FIG. 1 depicts a mobile device according to an embodiment of the present invention. Mobile device 100 may be a PDA, a laptop computer, an Internet capable phone, or another similar device. Preferably, the mobile device has an operating system with Java VM 1.1.4 or PersonalJava and at least about 5 MB of memory. Preferably, mobile engine 110 is based on Java, so that it may run on any platform supporting Java.
 Mobile device 100 contains an Internet browser 105. It also contains mobile engine 110. Mobile engine 110 should be capable of generating any standard markup language, such as HTML, so that Internet browser 105 may be a standard browser, such as Microsoft Internet Explorer or Netscape, rather than a proprietary one. However, a proprietary browser could be used on mobile device 100 in addition to or in lieu of the standard browser if desired.
 When mobile device 100 is operating with a computer system over the Internet in an online mode and applications are being run from computer system 200 across the connection, browser 105 is connected to computer system 200, such as an application server, in a traditional manner represented by box 197.
 When mobile device 100 is operating in an offline mode and applications are being run locally on mobile device 100, mobile engine 110 is engaged.

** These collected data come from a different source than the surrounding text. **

File: src/rtl/part_2_xfer_sched.sv
// Fringe-channel transfer scheduler: turns mission-clock rising edges into pending
// transfers, grants them round-robin onto one put/get port, freezes stalled channels.
module part_2_xfer_sched #(
  parameter int N_CH     = 4,
  parameter int DW       = 9,
  parameter int CW       = $clog2(N_CH),
  parameter int WD_LIMIT = 10000
) (
  input  logic                 clk_i,
  input  logic                 rst_i,
  input  logic [N_CH-1:0]      clk_h_i,
  input  logic                 put_en_i,
  input  logic                 get_en_i,
  input  logic [N_CH*DW-1:0]   tx_data_i,
  output logic                 put_req_o,
  output logic [CW-1:0]        put_ch_o,
  output logic [DW-1:0]        put_data_o,
  input  logic                 put_ack_i,
  output logic                 get_req_o,
  output logic [CW-1:0]        get_ch_o,
  input  logic                 get_ack_i,
  input  logic                 get_valid_i,
  input  logic [DW-1:0]        get_data_i,
  output logic [N_CH-1:0]      rx_valid_o,
  output logic [N_CH*DW-1:0]   rx_data_o,
  output logic [N_CH-1:0]      freeze_clk_o,
  output logic [N_CH-1:0]      ovr_o,
  output logic                 wd_err_o,
  output logic                 busy_o
);

  localparam logic [1:0] S_IDLE = 2'd0;
  localparam logic [1:0] S_PUT  = 2'd1;
  localparam logic [1:0] S_GET  = 2'd2;
  localparam logic [1:0] S_ERR  = 2'd3;

  logic [1:0]         r_state;
  logic [N_CH-1:0]    r_clk_h_d;
  logic [N_CH-1:0]    r_pending;
  logic [CW-1:0]      r_last_gnt;
  logic [CW-1:0]      r_gnt;
  logic [DW-1:0]      r_put_data;
  logic [31:0]        r_wd;
  logic [N_CH-1:0]    r_rx_valid;
  logic [N_CH*DW-1:0] r_rx_data;
  logic [N_CH-1:0]    r_freeze;
  logic [N_CH-1:0]    r_ovr;
  logic               r_wd_err;

  logic [N_CH-1:0]    w_rise;
  logic [N_CH-1:0]    w_clr;
  logic [CW-1:0]      w_cand [N_CH];
  logic [CW-1:0]      w_gnt_ch;
  logic               w_any;
  logic               w_done;
  logic               w_drop;

  assign w_rise = clk_h_i & ~r_clk_h_d;

  // Candidate i is the channel i+1 places after the last grant, so the first hit wins.
  always_comb begin
    w_any    = 1'b0;
    w_gnt_ch = '0;
    for (int unsigned i = 0; i < N_CH; i++) begin
      w_cand[i] = CW'((32'(r_last_gnt) + i + 1) % N_CH);
    end
    for (int unsigned i = 0; i < N_CH; i++) begin
      if (!w_any && r_pending[w_cand[i]]) begin
        w_any    = 1'b1;
        w_gnt_ch = w_cand[i];
      end
    end
  end

  assign w_done = ((r_state == S_PUT) && put_ack_i && !get_en_i) ||
                  ((r_state == S_GET) && get_ack_i && get_valid_i);
  assign w_drop = (r_state == S_IDLE) && w_any && !put_en_i && !get_en_i;

  always_comb begin
    w_clr = '0;
    if (w_done) w_clr[r_gnt]    = 1'b1;
    if (w_drop) w_clr[w_gnt_ch] = 1'b1;
  end

  always_ff @(posedge clk_i) begin
    if (rst_i) begin
      r_state    <= S_IDLE;
      r_clk_h_d  <= '0;
      r_pending  <= '0;
      r_last_gnt <= CW'(N_CH - 1);
      r_gnt      <= '0;
      r_put_data <= '0;
      r_wd       <= '0;
      r_rx_valid <= '0;
      r_rx_data  <= '0;
      r_freeze   <= '0;
      r_ovr      <= '0;
      r_wd_err   <= 1'b0;
    end else begin
      r_clk_h_d  <= clk_h_i;
      // A new edge on the completing channel re-arms it instead of counting as overrun.
      r_pending  <= (r_pending & ~w_clr) | w_rise;
      r_ovr      <= r_ovr | (w_rise & r_pending & ~w_clr);
      r_rx_valid <= '0;
      if (w_done) begin
        r_last_gnt <= r_gnt;
        r_wd       <= '0;
      end
      case (r_state)
        S_IDLE: begin
          if (w_any && (put_en_i || get_en_i)) begin
            r_gnt      <= w_gnt_ch;
            r_put_data <= tx_data_i[int'(w_gnt_ch)*DW +: DW];
            if (put_en_i) begin
              r_state <= S_PUT;
            end else begin
              r_state <= S_GET;
              r_wd    <= '0;
            end
          end
        end
        S_PUT: begin
          if (put_ack_i) begin
            if (get_en_i) begin
              r_state <= S_GET;
              r_wd    <= '0;
            end else begin
              r_state <= S_IDLE;
            end
          end
        end
        S_GET: begin
          if (get_ack_i && get_valid_i) begin
            r_rx_data[int'(r_gnt)*DW +: DW] <= get_data_i;
            r_rx_valid[r_gnt] <= 1'b1;
            r_freeze[r_gnt]   <= 1'b0;
            r_state           <= S_IDLE;
          end else begin
            if (get_ack_i) r_freeze[r_gnt] <= 1'b1;
            if (r_wd >= 32'(WD_LIMIT - 1)) begin
              r_state  <= S_ERR;
              r_freeze <= '1;
              r_wd_err <= 1'b1;
            end else begin
              r_wd <= r_wd + 32'd1;
            end
          end
        end
        default: begin
          r_freeze <= '1;
          r_wd_err <= 1'b1;
        end
      endcase
    end
  end

  assign put_req_o    = (r_state == S_PUT);
  assign get_req_o    = (r_state == S_GET);
  assign put_ch_o     = r_gnt;
  assign get_ch_o     = r_gnt;
  assign put_data_o   = r_put_data;
  assign rx_valid_o   = r_rx_valid;
  assign rx_data_o    = r_rx_data;
  assign freeze_clk_o = r_freeze;
  assign ovr_o        = r_ovr;
  assign wd_err_o     = r_wd_err;
  assign busy_o       = (r_state != S_IDLE);

endmodule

Mobile engine 110 contains two major components: a Java plug-in 90 and various components for data synchronization and deployment. The Java plug-in contains web server 115, servlet engine 120, modular offline application building blocks 125, 130 and 135, and API layer 145. All of the information to start and run the Java plug-in is preferably held in separate property files. For instance, the information related to the web server, including host, port, and wwwroot, can exist in a file named webserver.properties. The information related to mappings, such as URL to servlet mappings, can exist in a file named mappings.properties. The information relating to mimes, such as mime types, can exist in a file named mime.properties.
 Web server 115 is preferably programmed in Java and provides the ability for the user of mobile device 100 to log onto web server 115 contained within mobile device 100 when operating offline. By doing so, the user is provided with the same or similar look and feel to operating online over the Internet and can run the same applications offline that the user could run over the Internet in an online mode. Preferably, web server 115 is single threaded and has a small footprint.

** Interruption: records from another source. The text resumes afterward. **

===== config.mk =====
export PLATFORM = sky130hd
export DESIGN_NAME = muldiv_unit
export DESIGN_NICKNAME = d
export VERILOG_FILES = /design/src/rtl/rv32ima_pkg.sv /design/src/rtl/muldiv_unit.sv
export SDC_FILE = /design/constraint.sdc
export NUM_CORES = 1
export LEC_CHECK = 0
export BUFFER_PORTS_ARGS = -buffer_cell sky130_fd_sc_hd__buf_2
export CAP_MARGIN = 20
export CORE_MARGIN = 2
export CORE_UTILIZATION = 45
export CTS_CLUSTER_SIZE = 30
export DETAILED_ROUTE_END_ITERATION = 8
export PLACE_DENSITY = 0.62
export SYNTH_ARGS = -nofsm -noshare
export SYNTH_HDL_FRONTEND = slang
export SYNTH_SLANG_ARGS = --single-unit
export TNS_END_PERCENT = 1

===== constraint.sdc =====
create_clock -name clk -period 5.29 [get_ports clk]
set_clock_uncertainty 0.05 [all_clocks]
set_input_delay 0.2645 -clock clk [delete_from_list [all_inputs] [get_ports clk]]
set_output_delay 0.2645 -clock clk [all_outputs]
set_load 0.02 [all_outputs]

===== src/rtl/rv32ima_pkg.sv =====
// Shared RV32 types for the multiply/divide unit: operand words, register tags,
// op encodings and FSM states.
package rv32ima_pkg;

  localparam int unsigned WORD_W       = 32;
  localparam int unsigned REG_W        = 5;
  localparam int unsigned MULDIV_ITERS = 32;

  typedef logic [WORD_W-1:0] word_t;
  typedef logic [REG_W-1:0]  reg_t;

  typedef enum logic [2:0] {
    OP_MUL    = 3'd0,
    OP_MULH   = 3'd1,
    OP_MULHSU = 3'd2,
    OP_MULHU  = 3'd3,
    OP_DIV    = 3'd4,
    OP_DIVU   = 3'd5,
    OP_REM    = 3'd6,
    OP_REMU   = 3'd7
  } muldiv_op_t;

  typedef enum logic [1:0] {
    ST_IDLE = 2'd0,
    ST_BUSY = 2'd1,
    ST_DONE = 2'd2
  } muldiv_state_t;

  // Divide-family op (quotient or remainder).
  function automatic logic is_div(input muldiv_op_t op);
    return op inside {OP_DIV, OP_DIVU, OP_REM, OP_REMU};
  endfunction

  // rs1 is interpreted as two's complement.
  function automatic logic a_signed(input muldiv_op_t op);
    return op inside {OP_MULH, OP_MULHSU, OP_DIV, OP_REM};
  endfunction

  // rs2 is interpreted as two's complement.
  function automatic logic b_signed(input muldiv_op_t op);
    return op inside {OP_MULH, OP_DIV, OP_REM};
  endfunction

endpackage


===== src/rtl/muldiv_unit.sv =====
// Iterative RV32M multiply/divide unit with valid/ready on both sides.
// Optional build macro MULDIV_FAST_MUL_EN: MUL* ops use a single-cycle
// combinational multiply captured at accept; divides stay iterative.
module muldiv_unit
  import rv32ima_pkg::*;
#(
  parameter int unsigned XLEN  = 32,
  parameter int unsigned CNT_W = $clog2(XLEN)
) (
  input  logic       clk,
  input  logic       nrst,
  input  logic       flush,
  input  logic       in_valid,
  output logic       in_ready,
  input  muldiv_op_t in_op,
  input  word_t      in_a,
  input  word_t      in_b,
  input  reg_t       in_rd,
  output logic       out_valid,
  input  logic       out_ready,
  output word_t      out_result,
  output reg_t       out_rd
);

  muldiv_state_t     state_q, state_d;
  muldiv_op_t        op_q, op_d;
  logic              neg_q, neg_d;
  logic [CNT_W-1:0]  cnt_q, cnt_d;
  logic [2*XLEN-1:0] acc_q, acc_d;
  logic [XLEN-1:0]   md_q, md_d;
  word_t             res_q, res_d;
  reg_t              rd_q, rd_d;
  logic              in_ready_q, in_ready_d;
  logic              out_valid_q, out_valid_d;

  logic [XLEN:0]     mul_sum;
  logic [XLEN:0]     div_top;
  logic [XLEN:0]     div_diff;
  logic              div_ge;
  logic [2*XLEN-1:0] step_nx;
  logic [2*XLEN-1:0] prod_fix;
  logic [XLEN-1:0]   quot_fix;
  logic [XLEN-1:0]   rem_fix;
  word_t             fin_res;
  logic              a_neg, b_neg;
  logic [XLEN-1:0]   a_mag, b_mag;
`ifdef MULDIV_FAST_MUL_EN
  logic [2*XLEN-1:0] fast_a, fast_b, fast_prod;
  word_t             fast_res;
`endif

  // One shift-add / restoring-subtract step plus the sign-corrected final result.
  always_comb begin
    mul_sum  = {1'b0, acc_q[2*XLEN-1:XLEN]} + (acc_q[0] ? {1'b0, md_q} : '0);
    div_top  = acc_q[2*XLEN-1:XLEN-1];
    div_ge   = (div_top >= {1'b0, md_q});
    div_diff = div_top - {1'b0, md_q};
    if (is_div(op_q)) begin
      step_nx = div_ge ? {div_diff[XLEN-1:0], acc_q[XLEN-2:0], 1'b1}
                       : {div_top[XLEN-1:0],  acc_q[XLEN-2:0], 1'b0};
    end else begin
      step_nx = {mul_sum, acc_q[XLEN-1:1]};
    end
    prod_fix = neg_q ? -step_nx : step_nx;
    quot_fix = neg_q ? -step_nx[XLEN-1:0] : step_nx[XLEN-1:0];
    rem_fix  = neg_q ? -step_nx[2*XLEN-1:XLEN] : step_nx[2*XLEN-1:XLEN];
    case (op_q)
      OP_MULH, OP_MULHSU, OP_MULHU: fin_res = prod_fix[2*XLEN-1:XLEN];
      OP_DIV, OP_DIVU:              fin_res = quot_fix;
      OP_REM, OP_REMU:              fin_res = rem_fix;
      default:                      fin_res = prod_fix[XLEN-1:0];
    endcase
  end

  // Operand magnitudes at accept; signed ops work on |a| and |b|.
  always_comb begin
    a_neg = a_signed(in_op) & in_a[XLEN-1];
    b_neg = b_signed(in_op) & in_b[XLEN-1];
    a_mag = a_neg ? -in_a : in_a;
    b_mag = b_neg ? -in_b : in_b;
  end

`ifdef MULDIV_FAST_MUL_EN
  // Single-cycle product of the sign/zero-extended operands.
  always_comb begin
    fast_a    = a_signed(in_op) ? {{XLEN{in_a[XLEN-1]}}, in_a} : {{XLEN{1'b0}}, in_a};
    fast_b    = b_signed(in_op) ? {{XLEN{in_b[XLEN-1]}}, in_b} : {{XLEN{1'b0}}, in_b};
    fast_prod = fast_a * fast_b;
    fast_res  = (in_op == OP_MUL) ? fast_prod[XLEN-1:0] : fast_prod[2*XLEN-1:XLEN];
  end
`endif

  // Next-state and datapath update.
  always_comb begin
    state_d = state_q;
    op_d    = op_q;
    neg_d   = neg_q;
    cnt_d   = cnt_q;
    acc_d   = acc_q;
    md_d    = md_q;
    res_d   = res_q;
    rd_d    = rd_q;
    case (state_q)
      ST_IDLE: begin
        if (in_valid) begin
          op_d  = in_op;
          rd_d  = in_rd;
          neg_d = (in_op inside {OP_REM, OP_REMU}) ? a_neg : (a_neg ^ b_neg);
          cnt_d = CNT_W'(XLEN - 1);
          acc_d = {{XLEN{1'b0}}, a_mag};
          md_d  = b_mag;
          if (is_div(in_op) && (in_b == '0)) begin
            res_d   = (in_op inside {OP_DIV, OP_DIVU}) ? '1 : in_a;
            state_d = ST_DONE;
          end else if ((in_op inside {OP_DIV, OP_REM}) &&
                       (in_a == {1'b1, {(XLEN-1){1'b0}}}) && (in_b == '1)) begin
            res_d   = (in_op == OP_DIV) ? in_a : '0;
            state_d = ST_DONE;
`ifdef MULDIV_FAST_MUL_EN
          end else if (!is_div(in_op)) begin
            res_d   = fast_res;
            state_d = ST_DONE;
`endif
          end else begin
            state_d = ST_BUSY;
          end
        end
      end
      ST_BUSY: begin
        acc_d = step_nx;
        if (cnt_q == '0) begin
          res_d   = fin_res;
          state_d = ST_DONE;
        end else begin
          cnt_d = cnt_q - CNT_W'(1);
        end
      end
      ST_DONE: begin
        if (out_ready) state_d = ST_IDLE;
      end
      default: state_d = ST_IDLE;
    endcase
    if (flush) state_d = ST_IDLE;
    in_ready_d  = (state_d == ST_IDLE);
    out_valid_d = (state_d == ST_DONE);
  end

  // State and datapath registers.
  always_ff @(posedge clk or negedge nrst) begin
    if (!nrst) begin
      state_q     <= ST_IDLE;
      op_q        <= OP_MUL;
      neg_q       <= 1'b0;
      cnt_q       <= '0;
      acc_q       <= '0;
      md_q        <= '0;
      res_q       <= '0;
      rd_q        <= '0;
      in_ready_q  <= 1'b1;
      out_valid_q <= 1'b0;
    end else begin
      state_q     <= state_d;
      op_q        <= op_d;
      neg_q       <= neg_d;
      cnt_q       <= cnt_d;
      acc_q       <= acc_d;
      md_q        <= md_d;
      res_q       <= res_d;
      rd_q        <= rd_d;
      in_ready_q  <= in_ready_d;
      out_valid_q <= out_valid_d;
    end
  end

  assign in_ready   = in_ready_q;
  assign out_valid  = out_valid_q;
  assign out_result = res_q;
  assign out_rd     = rd_q;

endmodule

 Web server 115 is connected to servlet engine 120. Servlet engine 120 enables the mobile device's user to engage various offline applications locally on mobile device 100 through web server 115. Servlet engine would preferably be based upon Java Servlet API 2.1. Web server 115 and servlet engine 120 preferably would meet the Sun Java WebServer 2.0 Specification.

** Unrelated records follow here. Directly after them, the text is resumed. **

`src/rtl/dmem_arbiter.sv`:
```
// dmem_arbiter: shares the single-ported data memory between the CPU and a
// DMA master using a hold / hold-acknowledge handshake.
module dmem_arbiter #(
  parameter int WIDE        = 32,
  parameter int MAX_BURST   = 8,
  parameter int ACK_TIMEOUT = 16
) (
  input  logic            clk,
  input  logic            rst,
  input  logic            cpu_we,
  input  logic [31:0]     cpu_addr,
  input  logic [WIDE-1:0] cpu_wd,
  output logic [WIDE-1:0] cpu_rd,
  output logic            hold,
  input  logic            hold_ack,
  input  logic            dma_req,
  input  logic            dma_valid,
  input  logic            dma_we,
  input  logic [31:0]     dma_addr,
  input  logic [WIDE-1:0] dma_wd,
  output logic [WIDE-1:0] dma_rd,
  output logic            dma_gnt,
  output logic            mem_we,
  output logic [31:0]     mem_addr,
  output logic [WIDE-1:0] mem_wd,
  input  logic [WIDE-1:0] mem_rd,
  output logic            err,
  output logic [15:0]     grants
);

  typedef enum logic [1:0] {
    IDLE,
    HOLD,
    GRANT,
    COOL
  } state_t;

  localparam int WW = $clog2(ACK_TIMEOUT + 1);
  localparam int BW = (MAX_BURST > 1) ? $clog2(MAX_BURST) : 1;
  localparam logic [WW-1:0] WLAST = WW'(ACK_TIMEOUT - 1);
  localparam logic [BW-1:0] BLAST = BW'(MAX_BURST - 1);

  state_t        state, nxt;
  logic [WW-1:0] wcnt, wcnt_n;
  logic [BW-1:0] bcnt, bcnt_n;
  logic          err_set;
  logic          done;
  logic          beat;

  assign beat = dma_req & dma_valid;

  always_ff @(posedge clk or posedge rst) begin
    if (rst) begin
      state  <= IDLE;
      wcnt   <= '0;
      bcnt   <= '0;
      err    <= 1'b0;
      grants <= '0;
    end else begin
      state <= nxt;
      wcnt  <= wcnt_n;
      bcnt  <= bcnt_n;
      if (err_set)
        err <= 1'b1;
      if (done)
        grants <= grants + 16'd1;
    end
  end

  always_comb begin
    nxt     = state;
    wcnt_n  = wcnt;
    bcnt_n  = bcnt;
    err_set = 1'b0;
    done    = 1'b0;
    unique case (state)
      IDLE: begin
        wcnt_n = '0;
        if (dma_req)
          nxt = HOLD;
      end
      HOLD: begin
        // a dropped request beats a same-cycle acknowledge
        if (!dma_req) begin
          nxt = IDLE;
        end else if (hold_ack) begin
          nxt    = GRANT;
          bcnt_n = '0;
        end else if (wcnt == WLAST) begin
          nxt     = COOL;
          err_set = 1'b1;
        end else begin
          wcnt_n = wcnt + WW'(1);
        end
      end
      GRANT: begin
        if (!dma_req) begin
          nxt  = COOL;
          done = 1'b1;
        end else if (beat) begin
          if (bcnt == BLAST) begin
            nxt  = COOL;
            done = 1'b1;
          end else begin
            bcnt_n = bcnt + BW'(1);
          end
        end
      end
      COOL: nxt = IDLE;
      default: nxt = IDLE;
    endcase
  end

  assign hold    = (state == HOLD) || (state == GRANT);
  assign dma_gnt = (state == GRANT);

  always_comb begin
    if (dma_gnt) begin
      mem_we   = beat & dma_we;
      mem_addr = dma_addr;
      mem_wd   = dma_wd;
    end else begin
      mem_we   = cpu_we;
      mem_addr = cpu_addr;
      mem_wd   = cpu_wd;
    end
  end

  assign cpu_rd = mem_rd;
  assign dma_rd = mem_rd;

endmodule

```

 Various different programming models can be deployed in mobile engine 110 as modular offline building blocks. For instance, a proprietary model 125, like SAPMarket's MicroITS, may be deployed which is designed to maximize certain types of transactions based upon the foreseen use of mobile device 100. MicroITS model 125 contains a flow logic parser, HTML business parser, language resource parser/preparser and module provider.
 A Java Server Pages model 130 may be deployed to take advantage of Java features. Java Server Pages model 130 would preferably be based upon TomCat.
 Other models, such as custom plug-in model 135, can also be used as needed. Custom plug-in model would permit users to implement their own logic. These other models may be proprietary or standards-based. By using modular offline application building blocks and permitting the use of one or more models, the mobile engine architecture is easy to enhance or modify. Moreover, new offline application building blocks can be downloaded and installed via the deployment and installation process discussed hereinafter with respect to FIGS. 6 and 7. Mobile engine API layer 145, which will be discussed in more detail below, provides independence between modular offline application building blocks 125, 130, 135 and servlet engine 120.
 Modular offline application building blocks 125, 130, and 135 utilize programming sources stored in memory 140. While memory 140 is shown within mobile engine 110, it may be located elsewhere.
 Mobile engine API layer 145 forms an interface between the various programming models 125, 130 and 135 and the application data that resides on database 180 within mobile device 100. While database 180 is shown within mobile engine 110, it may be located elsewhere. By providing API layer 145, alternative programming models, offline applications and services may be incorporated, activated or substituted for existing models, offline applications and services in the future without having to completely reprogram mobile engine 110. API layer 145 contains file I/o APIs, database APIs, synchronization layer APIs and XML parsing APIs.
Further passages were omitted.